### Task to carry out
Transcribe word for word the lines below from the line with "Stock flow here: none" through the line with "In the flow", ends included.

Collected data
This design comes from an exercise in tuning for small area on the open sky130 flow, not from production work. In this exercise RTL edits were held to simulation tests only and were not proved equivalent to the original. Power figures rest on the tool's default switching activity, not on a simulated workload.

== R ==
## lasersync_core
module lasersync_core (
    input  wire        clk,
    input  wire        rst,             
    input  wire        pd_in,           
    input  wire        synchronize,
    input  wire        expose_start,
    input  wire        single_facet,
    input  wire        single_line,
    input  wire        wr_en,
    input  wire [31:0] wr_data,
    input  wire        wr_commit,
    output reg  [1:0]  laser,
    output wire        pwm_out,
    output reg         motor_enable,
    output wire        step_out,
    output reg         direction,
    output reg         synced,
    output reg         error,
    output reg         expose_finished,
    output wire [2:0]  state,
    output wire        empty,
    output wire        full
);
make LEC_CHECK=0 CAP_MARGIN=20 CORE_MARGIN=2 CORE_UTILIZATION=40 PLACE_DENSITY=0.6 SLEW_MARGIN=20 SYNTH_HIERARCHICAL=1 finish   # period 8.0 ns
run.sh (not shown) runs the stock make flow with config.mk's settings and CLKGATE_MAP_FILE= SYNTH_SCRIPT=/design/flow/synth_recipe.tcl, a recipe that flattens the netlist after the stock synthesis.
Input-level comparison between P and R:
==> flow/flow/run.sh (new file) <==
#!/bin/bash
# Standard layout (the standard.sh), with a leaner clock tree: no dummy
# loads and larger sink clusters driven by clkbuf_16; and buf_1 port buffers.
set -euo pipefail
export CTS_ARGS="-sink_clustering_enable -repair_clock_nets -dont_use_dummy_load -sink_clustering_size 28 -sink_clustering_max_diameter 100 -buf_list sky130_fd_sc_hd__clkbuf_16"
export BUFFER_PORTS_ARGS="-buffer_cell sky130_fd_sc_hd__buf_1"
bash standard.sh > standard.log 2>&1
==> flow/standard.sh (new file) <==
#!/bin/bash
# synth_recipe.tcl (not shown) runs the flow's synth.tcl, then flattens the netlist and writes it again
# the make line also repeats each setting of config.mk as NAME=value (left out here)
make -C /OpenROAD-flow-scripts/flow DESIGN_CONFIG=/design/flow/config.mk WORK_HOME=/design/flow/orfs CLKGATE_MAP_FILE= SYNTH_SCRIPT=/design/flow/synth_recipe.tcl "${@:-finish}"
removed: flow/run.sh
Results
- Diff R..P | non-clock inverter instance count of the final layout | negligible
- P vs R, post-placement worst setup slack went down by 190 ps.
- P consumes less power than R does.
- Worst hold slack was lower in R than in P.
- Register-to-register setup slack: P vs R down 40 ps
- ~same routed length on met1 in P and R
- Compared with R, P shows total of clock buffers placed in the layout that has gone down by more than half.
- P vs R — final core utilization dropped 2.8 points.
- P vs R, clock period minus worst slack went up by 39 ps.
- Relative to R, the data required time of the worst path of P is lower by 30 ps.

---

== TR ==
lasersync_core, a different RTL version from the one above (not shown whole).
For scale: about 1600 cells after synthesis, about 630 flip-flops, ~26000 µm² of cells after synthesis.
make LEC_CHECK=0 CAP_MARGIN=20 CORE_MARGIN=2 CORE_UTILIZATION=40 CTS_BUF_LIST=sky130_fd_sc_hd__clkbuf_4 CTS_CLUSTER_SIZE=30 PLACE_DENSITY=0.6 SLEW_MARGIN=20 finish   # period 8.0 ns
Stock flow here: none of the scripts above is used.
TR was carried through to the last stage, and its layout satisfied the timing, DRC and antenna checks.
What MS does differently from TR at the input level:
# TR
export LEC_CHECK = 0
export CAP_MARGIN = 20
export CORE_MARGIN = 2
export CORE_UTILIZATION = 40
export CTS_BUF_LIST = sky130_fd_sc_hd__clkbuf_4
export CTS_CLUSTER_SIZE = 30
export PLACE_DENSITY = 0.6
export SLEW_MARGIN = 20
create_clock -name core_clock -period 8.0 [get_ports {clk}]
# MS
export LEC_CHECK = 0
export CAP_MARGIN = 20
export CORE_MARGIN = 2
export CORE_UTILIZATION = 40
export PLACE_DENSITY = 0.6
export SLEW_MARGIN = 20
create_clock -name core_clock -period 8.0 [get_ports {clk}]
Notes after the runs:
- Diff TR -> MS: synthesized area per cell comparable; global-route wire length before repair now smaller; layout-stage area growth over the synthesis result now larger.
- On hold slack, MS and TR are basically level.
- Number of different library cells in the post-synthesis netlist delta (MS -> TR): insignificant
- NOTE: fraction of area in registers in MS falls short of that of TR
- Delta (MS minus TR): sum of routed wire segments on met1 decreased 1.2%; setup slack went up by 0.37 ns; average wire length per cell after detail routing went up 1.1 µm; final area increased by about 0.7% relative to the old numbers.

[what the ideal ports hide]
In the flow no input, the clock included, has a driving cell. The finished layouts below were timed again as built, in two steps. Step 1, drivers: a clkbuf_16 drives clk and a buf_2 each remaining input, both assumed. Step 2 adds t to the input delays and takes it off the output delays; t is the mean of the earliest and latest rising clock arrival at the registers after step 1. Input paths then give back, and output paths get back, about the clock's delay inside the block. a / b / c = ideal / step 1 / step 2; a / b = the first two.
| run | t (ns) | setup slack, ns | hold WS [ns] | clock arrival spread, ns |
|---|---|---|---|---|
| R | 0.665 | 2.664 / 2.664 / 2.664 | 0.445 / 0.445 / 0.445 | 0.028 / 0.027 |
| P | 0.625 | 2.625 / 2.625 / 2.625 | 0.473 / 0.473 / 0.473 | 0.091 / 0.090 |
| TR | 1.047 | 2.748 / 2.688 / 3.558 | 0.459 / 0.459 / 0.459 | 0.066 / 0.067 |
| MS | 0.659 | 3.121 / 3.058 / 3.600 | 0.461 / 0.461 / 0.461 | 0.026 / 0.027 |
After both steps every run listed still meets setup and hold.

### Response to the task
Stock flow here: none of the scripts above is used.
TR was carried through to the last stage, and its layout satisfied the timing, DRC and antenna checks.
What MS does differently from TR at the input level:
# TR
export LEC_CHECK = 0
export CAP_MARGIN = 20
export CORE_MARGIN = 2
export CORE_UTILIZATION = 40
export CTS_BUF_LIST = sky130_fd_sc_hd__clkbuf_4
export CTS_CLUSTER_SIZE = 30
export PLACE_DENSITY = 0.6
export SLEW_MARGIN = 20
create_clock -name core_clock -period 8.0 [get_ports {clk}]
# MS
export LEC_CHECK = 0
export CAP_MARGIN = 20
export CORE_MARGIN = 2
export CORE_UTILIZATION = 40
export PLACE_DENSITY = 0.6
export SLEW_MARGIN = 20
create_clock -name core_clock -period 8.0 [get_ports {clk}]
Notes after the runs:
- Diff TR -> MS: synthesized area per cell comparable; global-route wire length before repair now smaller; layout-stage area growth over the synthesis result now larger.
- On hold slack, MS and TR are basically level.
- Number of different library cells in the post-synthesis netlist delta (MS -> TR): insignificant
- NOTE: fraction of area in registers in MS falls short of that of TR
- Delta (MS minus TR): sum of routed wire segments on met1 decreased 1.2%; setup slack went up by 0.37 ns; average wire length per cell after detail routing went up 1.1 µm; final area increased by about 0.7% relative to the old numbers.

[what the ideal ports hide]
In the flow no input, the clock included, has a driving cell. The finished layouts below were timed again as built, in two steps. Step 1, drivers: a clkbuf_16 drives clk and a buf_2 each remaining input, both assumed. Step 2 adds t to the input delays and takes it off the output delays; t is the mean of the earliest and latest rising clock arrival at the registers after step 1. Input paths then give back, and output paths get back, about the clock's delay inside the block. a / b / c = ideal / step 1 / step 2; a / b = the first two.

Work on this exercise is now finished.